> [ACTION ITEM]: The word to look for is "synthesized". Report every line of the entries below that has it.

(EXTRACTED RECORDS)

<file path="src/rtl/vga_pkg.sv">
// vga_pkg: shared framebuffer geometry, colour type and default palette.
package vga_pkg;
  localparam int H_RES = 320;
  localparam int V_RES = 180;
  localparam int FB_DEPTH = 57600;
  localparam int ADDR_W = 16;
  localparam int IDX_W = 4;
  typedef struct packed {
    logic [3:0] r;
    logic [3:0] g;
    logic [3:0] b;
  } rgb444_t;
  function automatic rgb444_t default_pal(input logic [IDX_W-1:0] i);
    return '{r: i, g: i, b: i};
  endfunction
endpackage

</file>
<file path="src/rtl/vga_palette.sv">
// vga_palette: 16x12 colour register file, one write port, async read, greyscale reset.
module vga_palette
  import vga_pkg::*;
(
  input  logic             i_clk,
  input  logic             i_rst,
  input  logic             i_we,
  input  logic [IDX_W-1:0] i_waddr,
  input  rgb444_t          i_wdata,
  input  logic [IDX_W-1:0] i_raddr,
  output rgb444_t          o_rdata
);
  rgb444_t mem [2**IDX_W];
  always_ff @(posedge i_clk or posedge i_rst)
    if (i_rst) for (int i = 0; i < 2**IDX_W; i++) mem[i] <= default_pal(IDX_W'(i));
    else if (i_we) mem[i_waddr] <= i_wdata;
  assign o_rdata = mem[i_raddr];
endmodule

</file>
<file path="src/rtl/vga_fb_reader.sv">
// vga_fb_reader: coordinate-to-address fetch, palette lookup and sync-aligned RGB output,
// with double-buffer front selection swapped only at end of active drawing.
module vga_fb_reader
  import vga_pkg::*;
(
  input  logic              i_clk,
  input  logic              i_rst,
  input  logic              i_pix_stb,
  input  logic [9:0]        i_x,
  input  logic [8:0]        i_y,
  input  logic              i_active,
  input  logic              i_hs,
  input  logic              i_vs,
  input  logic              i_animate,
  input  logic              i_swap_req,
  output logic              o_swap_ack,
  output logic              o_front,
  output logic              o_rd_en,
  output logic [ADDR_W:0]   o_rd_addr,
  input  logic [IDX_W-1:0]  i_rd_data,
  input  logic              i_pal_we,
  input  logic [IDX_W-1:0]  i_pal_addr,
  input  logic [11:0]       i_pal_data,
  output logic [3:0]        o_r,
  output logic [3:0]        o_g,
  output logic [3:0]        o_b,
  output logic              o_hs,
  output logic              o_vs
);
  logic swap, front_nxt, rd_pend;
  logic [1:0] act_d, hs_d, vs_d;
  logic [IDX_W-1:0] idx_q, idx_eff;
  logic [ADDR_W-1:0] pix_addr;
  rgb444_t pal_rd, pal_q;
  assign swap = i_pix_stb & i_animate & i_swap_req;
  assign front_nxt = o_front ^ swap;
  assign pix_addr = ADDR_W'({i_y, 8'b0}) + ADDR_W'({i_y, 6'b0}) + ADDR_W'(i_x);
  // RAM data lands the same clock a strobe may arrive, so bypass the index register then
  assign idx_eff = rd_pend ? i_rd_data : idx_q;
  vga_palette u_pal (
    .i_clk   (i_clk),
    .i_rst   (i_rst),
    .i_we    (i_pal_we),
    .i_waddr (i_pal_addr),
    .i_wdata (rgb444_t'(i_pal_data)),
    .i_raddr (idx_eff),
    .o_rdata (pal_rd)
  );
  always_ff @(posedge i_clk or posedge i_rst)
    if (i_rst) begin
      o_swap_ack <= 1'b0;
      o_front <= 1'b0;
      o_rd_en <= 1'b0;
      o_rd_addr <= '0;
      rd_pend <= 1'b0;
      idx_q <= '0;
    end else begin
      o_swap_ack <= swap;
      o_front <= front_nxt;
      o_rd_en <= i_pix_stb & i_active;
      rd_pend <= o_rd_en;
      if (rd_pend) idx_q <= i_rd_data;
      if (i_pix_stb) o_rd_addr <= {front_nxt, i_active ? pix_addr : o_rd_addr[ADDR_W-1:0]};
    end
  always_ff @(posedge i_clk or posedge i_rst)
    if (i_rst) begin
      act_d <= '0;
      hs_d <= '1;
      vs_d <= '1;
      pal_q <= '0;
      {o_r, o_g, o_b} <= '0;
      o_hs <= 1'b1;
      o_vs <= 1'b1;
    end else if (i_pix_stb) begin
      act_d <= {act_d[0], i_active};
      hs_d <= {hs_d[0], i_hs};
      vs_d <= {vs_d[0], i_vs};
      pal_q <= pal_rd;
      {o_r, o_g, o_b} <= act_d[1] ? pal_q : '0;
      o_hs <= hs_d[1];
      o_vs <= vs_d[1];
    end
endmodule

</file>
<file path="config.mk">
export PLATFORM = sky130hd
export DESIGN_NAME = vga_fb_reader
export DESIGN_NICKNAME = d
export VERILOG_FILES = /design/src/rtl/vga_pkg.sv /design/src/rtl/vga_palette.sv /design/src/rtl/vga_fb_reader.sv
export SDC_FILE = /design/constraint.sdc
export NUM_CORES = 1
export LEC_CHECK = 0
export CAP_MARGIN = 15
export CORE_MARGIN = 2
export CORE_UTILIZATION = 35
export CTS_CLUSTER_SIZE = 8
export DETAILED_ROUTE_END_ITERATION = 16
export GPL_TIMING_DRIVEN = 1
export PLACE_DENSITY_LB_ADDON = 0.12
export REMOVE_ABC_BUFFERS = 1
export SLEW_MARGIN = 10
export SYNTH_ARGS = -nofsm -noshare
export SYNTH_HDL_FRONTEND = slang
export SYNTH_SLANG_ARGS = --single-unit
</file>
<file path="constraint.sdc">
create_clock -name i_clk -period 24.3 [get_ports i_clk]
set_input_delay 4.86 -clock i_clk [delete_from_list [all_inputs] [get_ports i_clk]]
set_output_delay 4.86 -clock i_clk [all_outputs]
set_load 0.05 [all_outputs]
</file>
Word-level counts from Yosys, hierarchy flattened:

Cells that the tools add are included.

* register bits: 249
* input bits: 48
* output and inout bits: 34
* word-level logic and storage cells: 87

* add/subtract/negate cells: 2
* $lt $le $gt $ge: 3
* multiplexer cells: 8
* bitwise operators: 6
* reductions and logical operators: 2

Operator list (count)
* bitwise mux 192 bit: 1
* binary-select mux 12 bit (select 4 bit): 1
* demux 12 bit (select 4 bit): 1
* 2-to-1 mux 12 bit: 4
* adder 16 x 10 -> 16 bit: 1
* adder 16 x 15 -> 16 bit: 1
* >= comparator 5 bit, second input constant: 2
* inverter 4 -> 5 bit: 2
* < comparator 5 x 1 -> 1 bit, second input constant: 1
* 2-to-1 mux 4 bit: 1
* bitwise AND 1 bit: 3
* AND reduction 2 bit: 1
* logical AND 1 bit: 1
* XOR 1 bit: 1

Longest topological paths before layout:

Gate-level depths: netlist of the first run.

* depth after elaboration: 6
* depth in mapped cells: 9
* gate-level depth less buffers: 8

Hierarchy:

A second synthesis of the first run with hierarchy kept.

* cell total of the unflattened synthesis: 749
* area total of the unflattened synthesis: 11424.7 sq um

By module, submodules not included
* vga_palette: instances 1, cells each 539, area an instance 8841.0 sq um, sequential area each 4924.7 sq um
* vga_fb_reader: instances 1, cells each 210, area an instance 2583.7 sq um, sequential area each 1433.9 sq um

Worst setup path after synthesis of the first run:

No wires, ideal clock.

* kind: input to register
* start: in i_x[8]
* end: reg o_rd_addr[14]
* setup time: 0.129 ns
* data arrival time: 6.671 ns
* data required time: 24.171 ns
* path slack: 17.501 ns
* stages: 7
* buffers on the path: 0
* cell sequence: fa_1 -> ha_1 -> a21o_1 -> a21o_1 -> a2111oi_0 -> or4_1 -> nand3_1

* word-level cells in the longest chain between the ends: 1

Ends and longest elaborated chain
* start: declaration: line vga_fb_reader.sv:9 `input logic [9:0] i_x,`
* adder 16 x 10 -> 16 bit: line vga_fb_reader.sv:37 `assign pix_addr = ADDR_W'({i_y, 8'b0}) + ADDR_W'({i_y, 6'b0}) + ADDR_W'(i_x);`
* end signal: assignment: line vga_fb_reader.sv:63 `if (i_pix_stb) o_rd_addr <= {front_nxt, i_active ? pix_addr : o_rd_addr[ADDR_W-1:0]};`
* end: declaration: line vga_fb_reader.sv:19 `output logic [ADDR_W:0] o_rd_addr,`

Every way passes these cells.
A chain may end at the register's enable or synchronous reset.

Worst setup path in the final report of the first run:

* start: in i_rd_data[1]
* end: reg pal_q[9] (netlist name)

* word-level cells in the longest chain between the ends: 5

Ends and longest elaborated chain
* start: declaration: line vga_fb_reader.sv:20 `input logic [IDX_W-1:0] i_rd_data,`
* 2-to-1 mux 4 bit
* inverter 4 -> 5 bit (implied by the code): line vga_palette.sv:17 `assign o_rdata = mem[i_raddr];`
* binary-select mux 12 bit (select 4 bit): line vga_palette.sv:17
* 2-to-1 mux 12 bit (implied by the code) (2 in a row): line vga_palette.sv:17
* end signal: assignment: line vga_fb_reader.sv:78 `pal_q <= pal_rd;`
* end: declaration: line vga_fb_reader.sv:34 `rgb444_t pal_rd, pal_q;`

Every way passes these cells. The select of a mux whose other input is x is not followed.

==> out/results.tsv, run 1 <==
stage	metric	value	unit
global_route	first_global_vias	8025	
critical_path	critPathKind	input pin to flop	
final_layout	final_cells	1457	
routing	first_iter_violations	556	
routing	drt_pass1_iterations	6	
final_layout	drive_gt1_frac	0.3766	
floorplan	die_x	188.5	µm
pwr	p_clk_frac	0.350	
pwr	swShare	0.2884	
timing	period_minus_slack	7.427	ns
placed_design	gp_congestion	0.7219	
pwr	pwr-share-comb	0.217	
timing	worst_slew_pin_slew	1.056	ns
routing	drt-total-wl	30780	µm
global_route	grt_overflow	0	
pwr	p_per_area	96.92	nW/µm²
clock_network	ctsHoldBuffers	0	
pwr	irDropWorstVdd	0.00003760	V
yosys	synth_async_sr_flop_share	1.000	
global_route	grt_start_max_net_pins	107	
pwr	p_int	0.9788	mW
clock_network	cts_resized	0	
critical_path	endpoint_kind	flop	
floorplan	start_util	0.3552	
clock_network	cts_inserted_buffers	37	
timing	slew_violations	0	
yosys	yosysWarnings	0	
yosys	synth_top_flop_cell	dfrtp_1	
routing	routedWlPerCell	21.12	µm
floorplan	core_area	33530	µm²
clock_network	cts_sinks	249	
timing	rsz0062_at_grt	false	
placed_design	dp.cells	1390	
clock_network	post_cts_buffers	0	
yosys	synth_edf_count	0	
timing	fin_setup_tns	0	ns
placed_design	hpwlAfterDp	18600	µm
status	status	completed	
global_route	grt_antenna_before_repair	1	
timing	setup_violations	0	
yosys	synth-seq-area-share	0.5338	
final_layout	fin_util	0.4233	
final_layout	fillCellCount	3194	
clock_network	insertion_delay	0.51	ns
timing	max_freq	0.1346	GHz
yosys	syn_area	11910	µm²
min_path	worstHoldPathType	flop to flop	
pwr	p_switching	0.3968	mW
pwr	power_frac_seq	0.433	
final_layout	finalNetCount	1047	
clock_network	htree_levels	2	
clock_network	ctsRootBufferMaster	clkbuf_16	
timing	period_share	0.3056	
critical_path	required	24.67	ns
floorplan	dieArea	35520	µm²
pwr	p_leak	5.664	nW
routing	num_vias	7766	
critical_path	cp_data_arrival_time	7.80	ns
global_route	grt_pass1_wl	48850	µm
final_layout	syn2layout_area_growth	19.16	%
clock_network	cts_max_path_buffers	3	
floorplan	pin_count	82	
final_layout	diodes	0	
timing	hold_viol_final	0	
clock_network	path_clk_slew	0.05	ns
yosys	ys_ff_latch	249	
floorplan	die_h	188.5	µm
clock_network	cts_tree	built	
global_route	grt_util_all_layers	0.1775	
floorplan	fp-row-count	67	
timing	hold_ws	0.4046	ns
yosys	ys_types	61	
routing	viasPerCell	5.330	
yosys	syn_avg_cell_area	13.00	µm²
routing	ant_nets	0	
timing	relSlewSlack	0.2953	
critical_path	start_kind	input pin	
placed_design	io_buffers	81	
timing	skew	0.01494	ns
routing	route.detailed.drc	0	
job	cap_violations	0	
critical_path	critPathMaxFanout	74	
yosys	syn-instance-count	916	
-- registers in the layout (all words and copies together) (netlist names) --
register,count
act_d,2
rd_pend,1
hs_d,2
o_front,1
o_r,4
vs_d,2
o_vs,1
o_swap_ack,1
u_pal.mem,192
o_rd_addr,17
pal_q,12
idx_q,4
o_hs,1
o_g,4
o_rd_en,1
o_b,4
-- logic make-up (layout without fill, tap and decap cells) --
kind of cell	Yosys count	count (layout)	share of synthesized area
simple gates	145	145	0.06093
buf+inv	90	183	0.03288
xor+xnor	6	6	0.004413
compound gates	151	151	0.08960
fa+ha+maj	18	18	0.02080
flops	249	249	0.5338
mux	257	257	0.2576
-- stage by stage --
stage                     setup WS, ns  area (µm²)  power, mW
final                            16.87       14190      1.376
after global routing             16.65       14190      1.452
after CTS                        16.87       14190      1.395
after detailed placement         16.37       13100     0.9016
after global placement           16.49       13100     0.8971
after floorplan                  12.77       11620     0.7995
-- final timing paths --
check                             startpoint  slack [ns]  depth (start not counted)                   endpoint
max                             i_rd_data[1]       16.87                          7       pal_q[9]$_DFFE_PP0P_
min                        o_rd_en$_DFF_PP0_        0.40                          0          rd_pend$_DFF_PP0_
max reg2reg                rd_pend$_DFF_PP0_       20.86                          7       pal_q[9]$_DFFE_PP0P_
min reg2reg                o_rd_en$_DFF_PP0_        0.40                          0          rd_pend$_DFF_PP0_
max in group asynchronous              i_rst       17.89                          3  u_pal.mem[88]$_DFFE_PP0P_
min in group asynchronous              i_rst        4.91                          2  u_pal.mem[85]$_DFFE_PP0P_
-- per-layer routing --
| metal | vias up | track usage | share of wire |
|---|---|---|---|
| met4 | 0 | 0.05018 | 0.021 |
| met2 | 152 | 0.2924 | 0.48 |
| met5 | - | 0 | 0 |
| li1 | 3531 | - | - |
| met1 | 4039 | 0.2429 | 0.47 |
| met3 | 44 | 0.02775 | 0.033 |
-- synthesized netlist by cell type, types with 8 or more instances --
library cell,number,area (µm²)
nand3_1,24,120.1
inv_1,24,90.09
ha_1,15,187.7
mux2_2,198,2230
o21ai_0,32,160.2
mux2i_1,23,230.2
dfrtp_1,147,3679
a2111oi_0,18,157.7
clkbuf_1,42,157.7
a21oi_1,14,70.07
nand2_1,35,131.4
buf_2,13,65.06
nor2_1,25,93.84
o22ai_1,10,62.56
nor3_1,13,65.06
a211oi_1,25,187.7
dfstp_2,102,2680
nand2b_1,16,100.1
o211ai_1,8,60.06
mux4_2,16,360.4
mux2_1,18,202.7
-- layout by cell type, fill, tap and decap left out, types with 4 or more instances in the layout --
cell type,synthesis,final
nor2_1,25,22
mux2i_1,23,23
inv_1,24,23
dfstp_2,102,102
o21ai_0,32,32
a22oi_1,4,4
nor3b_1,4,4
buf_4,3,9
nand3_1,24,24
clkdlybuf4s50_1,0,80
mux4_2,16,16
a2111oi_0,18,18
o22ai_1,10,10
and3_1,4,4
clkbuf_16,0,39
o221ai_1,5,5
o211ai_1,8,8
a31oi_1,7,7
dfrtp_1,147,147
mux2_2,198,198
nor3_1,13,10
a211oi_1,25,25
mux2_1,18,18
nand2_1,35,35
nor2b_1,7,7
nand2b_1,16,16
or3_1,7,7
ha_1,15,15
a21oi_1,14,14
clkbuf_1,42,26
-- power groups by stage --
stage	clock, mW	combinational, mW	sequential (mW)
2_1_floorplan	0	0.176	0.623
3_3_place_gp	0	0.297	0.600
3_5_place_dp	0	0.302	0.600
4_1_cts	0.497	0.302	0.595
5_1_grt	0.518	0.327	0.608
6_report	0.482	0.299	0.595
-- worst max-delay path: stages --
cell             delay [ns]
clkdlybuf4s50_1        0.71
mux2i_4                0.33
inv_2                  0.11
buf_4                  0.76
mux4_2                 0.42
a2111oi_0              0.47
nor2_1                 0.10
-- area by class of cell --
cell class | count | area, µm² | share of cell area
timing repair buffer | 90 | 873.3 | 0.06153
tap | 448 | 560.5 | 0.03949
clock inverter | 2 | 17.52 | 0.001234
clock buffer | 65 | 1074 | 0.07563
sequential | 249 | 6359 | 0.4480
inverter | 26 | 107.6 | 0.007581
multi-input combinational | 577 | 5202 | 0.3665
No activity file was read; power rests on OpenSTA's default activity.
==> inputs of run 2 (changes only) <==
==> constraint.sdc (replaced) <==
create_clock -name i_clk -period 6.9 [get_ports i_clk]
set_input_delay 1.38 -clock i_clk [delete_from_list [all_inputs] [get_ports i_clk]]
set_output_delay 1.38 -clock i_clk [all_outputs]
set_load 0.05 [all_outputs]
==> out/results.tsv, run 2 (synthesis results as in run 1) <==
stage	metric	value	unit	change
floorplan	dieArea	35520	µm²	unchanged
critical_path	timing.rr.start	rd_pend$_DFF_PP0_		
final_layout	reg_top3	u_pal.mem: 192 flops, o_rd_addr: 17 flops, pal_q: 12 flops		
routing	ant_nets	0		unchanged
critical_path	critPathMaxStageDelay	0.70	ns	-0.06 ns
timing	period_share	0.6128		
routing	routedWlPerCell	20.82	µm	-1.5%
critical_path	endpoint_kind	flop		
routing	num_vias	7688		-1.0%
clock_network	cts_max_path_buffers	3		unchanged
clock_network	cts_sinks	249		unchanged
clock_network	ctsRootBufferMaster	clkbuf_16		
critical_path	cp.depth	7		unchanged
critical_path	cp_data_arrival_time	4.59	ns	-3.21 ns
routing	drt_pass1_iterations	4		-2
final_layout	diodes	0		unchanged
timing	relSlewSlack	0.2901		-0.005179
final_layout	final_cell_mix	mux2_2 (198), dfrtp_1 (147), dfstp_2 (102), clkdlybuf4s50_1 (80), clkbuf_16 (37)		
final_layout	stdcell_area	14150	µm²	-0.33%
timing	period_minus_slack	4.228	ns	
critical_path	critPathKind	input pin to flop		
critical_path	reg2reg_slack	3.53	ns	-17.33 ns
placed_design	gp_congestion	0.7395		+2.4%
final_layout	syn2layout_area_growth	18.77	%	
clock_network	cts_tree	built		
timing	max_freq	0.2365	GHz	
routing	drt-total-wl	30270	µm	-1.7%
global_route	grt_util_all_layers	0.1753		-0.002282
global_route	first_global_vias	8123		+1.2%
final_layout	finalNetCount	1047		unchanged
global_route	grt_antenna_before_repair	0		-1
status	status	completed		
critical_path	crit_family	buffers and inverters		
placed_design	io_buffers	81		unchanged
final_layout	largest_reg_flops	192		unchanged
clock_network	path_clk_slew	0.05	ns	about the same
critical_path	startpoint	i_rd_data[1]		
timing	skew	0.01205	ns	-0.002892 ns
timing	setup_violations	0		unchanged
clock_network	htree_levels	2		unchanged
routing	first_iter_violations	515		-7.4%
global_route	grt_start_max_net_pins	128		+20%
routing	route.detailed.drc	0		unchanged
pwr	p_per_area	337.5	nW/µm²	+250%
final_layout	fillCellCount	3191		-0.094%
floorplan	die_h	188.5	µm	unchanged
timing	slew_violations	0		unchanged
timing	fin_setup_tns	0	ns	unchanged
placed_design	hpwlAfterDp	18380	µm	-1.2%
job	cap_violations	0		unchanged
pwr	irDropWorstVdd	0.0001564	V	+320%
clock_network	insertion_delay	0.50	ns	about the same
critical_path	reg2reg_depth	7		unchanged
final_layout	fin_util	0.4219		-0.001381
clock_network	cts_inserted_buffers	37		unchanged
timing	worst_slew_pin_slew	1.063	ns	+0.007354 ns
critical_path	timing.rr.end	pal_q[6]$_DFFE_PP0P_		
min_path	worstHoldPathType	flop to flop		
clock_network	ctsHoldBuffers	0		unchanged
clock_network	post_cts_buffers	0		unchanged
pwr	power.total	4.775	mW	+250%
timing	rsz0062_at_grt	false		
pwr	p_leak	5.640	nW	-0.43%
timing	hold_viol_final	0		unchanged
global_route	grt_pass1_wl	48220	µm	-1.3%
critical_path	crit_top_cell	a2111oi_0		
final_layout	drive_gt1_frac	0.3748		-0.001859
critical_path	critPathSlowestCell	mux2i_4		
critical_path	required	7.26	ns	-17.41 ns
critical_path	start_kind	input pin		
routing	viasPerCell	5.287		-0.80%
final_layout	top_register	u_pal.mem		
floorplan	core_area	33530	µm²	unchanged
floorplan	start_util	0.3552		unchanged
clock_network	cts_resized	0		unchanged
floorplan	fp-row-count	67		unchanged
floorplan	pin_count	82		unchanged
critical_path	critPathMaxFanout	49		-34%
global_route	grt_overflow	0		unchanged
floorplan	die_x	188.5	µm	unchanged
critical_path	crit_path_end	pal_q[6]$_DFFE_PP0P_		
critical_path	worstPathCellList	clkdlybuf4s50_1 -> mux2i_4 -> inv_2 -> a211oi_1 -> a2111oi_0 -> a2111oi_0 -> nor2_1		
placed_design	placedInstanceArea	13120	µm²	about the same
final_layout	final_common_cell	mux2_2		
critical_path	critPathBufInv	2		-1
[run 2: where the power goes]
| group | internal [mW] | leakage (nW) | switching (mW) | total [mW] |
|---|---|---|---|---|
| combinational | 0.509 | 2.28 | 0.545 | 1.05 |
| clock | 0.997 | 0.491 | 0.634 | 1.63 |
| sequential | 1.89 | 2.87 | 0.198 | 2.09 |
| total | 3.40 | 5.64 | 1.38 | 4.77 |
[run 2: worst min path at each step]
stage / startpoint / slack (ns) / cells past startpoint / endpoint
CTS: o_rd_en$_DFF_PP0_ / 0.39 / 0 / rd_pend$_DFF_PP0_
global placement: o_rd_en$_DFF_PP0_ / 0.37 / 0 / rd_pend$_DFF_PP0_
global route: o_rd_en$_DFF_PP0_ / 0.40 / 0 / rd_pend$_DFF_PP0_
finish: o_rd_en$_DFF_PP0_ / 0.38 / 0 / rd_pend$_DFF_PP0_
floorplan: u_pal.mem[132]$_DFFE_PP0P_ / 0.46 / 1 / u_pal.mem[132]$_DFFE_PP0P_
detailed placement: o_rd_en$_DFF_PP0_ / 0.37 / 0 / rd_pend$_DFF_PP0_
[run 2: through the flow]
stage	worst slack, ns	instances	hold slack, ns
floorplan	-1.154	852	0.4595
global placement	2.253	1390	0.3679
detailed placement	2.161	1390	0.3743
CTS	2.680	1454	0.3901
global route	2.484	1454	0.4041
finish	2.672	1454	0.3823
[run 2: worst reg2reg max path: stages (launching register included)]
cell and delay [ns]:
dfrtp_1 0.32, buf_4 0.29, mux2i_4 0.75, inv_2 0.63, a211oi_1 0.42, a2111oi_0 0.11
a2111oi_0 0.61, nor2_1 0.10
[run 2: per-layer routing]
metal / track usage / wire (µm) / vias up / part of all wire
met5: 0 / 0 / - / 0
met4: 0.05679 / 835 / 0 / 0.028
met3: 0.03204 / 1321 / 57 / 0.044
met2: 0.2900 / 14250 / 143 / 0.47
met1: 0.2328 / 13860 / 3945 / 0.46
li1: - / - / 3543 / -
[run 2: area by class of cell]
type / count / area, µm² / area share
Clock buffer: 63 / 1023 / 0.07234
Clock inverter: 1 / 8.758 / 0.0006191
Inverter: 26 / 107.6 / 0.007606
Multi-Input combinational cell: 577 / 5202 / 0.3677
Sequential cell: 249 / 6359 / 0.4495
Tap cell: 448 / 560.5 / 0.03962
Timing Repair Buffer: 90 / 885.9 / 0.06262
$ cat src/rtl/t03_fetch_pkg.sv
// Shared types and constants for the t03 instruction fetch unit.
// T03_FETCH_PREFETCH_EN adds the prefetch states to fetch_state_t.
package t03_fetch_pkg;

    localparam int FETCH_ADDR_W = 32;
    localparam int FETCH_DATA_W = 32;

    localparam logic [1:0] WORD_OFS = 2'b00;

    typedef enum logic [2:0] {
        IDLE,
        REQ,
        FILL
`ifdef T03_FETCH_PREFETCH_EN
        ,
        PF_REQ,
        PF_FILL
`endif
    } fetch_state_t;

endpackage
==> config.mk <==
export PLATFORM = sky130hd
export DESIGN_NAME = cw_sequencer
export DESIGN_NICKNAME = d
export VERILOG_FILES = /design/src/rtl/cw_sequencer.sv
export SDC_FILE = /design/constraint.sdc
export NUM_CORES = 1
export LEC_CHECK = 0
export CORE_AREA = 2 2 119 121
export CTS_CLUSTER_SIZE = 30
export DETAILED_ROUTE_END_ITERATION = 8
export DIE_AREA = 0 0 121 123
export SYNTH_ARGS = -nofsm -noshare
export SYNTH_HDL_FRONTEND = slang
export SYNTH_SLANG_ARGS = --single-unit
==> constraint.sdc <==
create_clock -name clock -period 1.36 [get_ports clock]
set_clock_uncertainty 0.15 [all_clocks]
set_input_delay 0.204 -clock clock [delete_from_list [all_inputs] [get_ports clock]]
set_output_delay 0.204 -clock clock [all_outputs]
set_load 0.05 [all_outputs]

(End EXTRACTED RECORDS)

> [SOLUTION TO THE EXERCISE]:
kind of cell	Yosys count	count (layout)	share of synthesized area
-- synthesized netlist by cell type, types with 8 or more instances --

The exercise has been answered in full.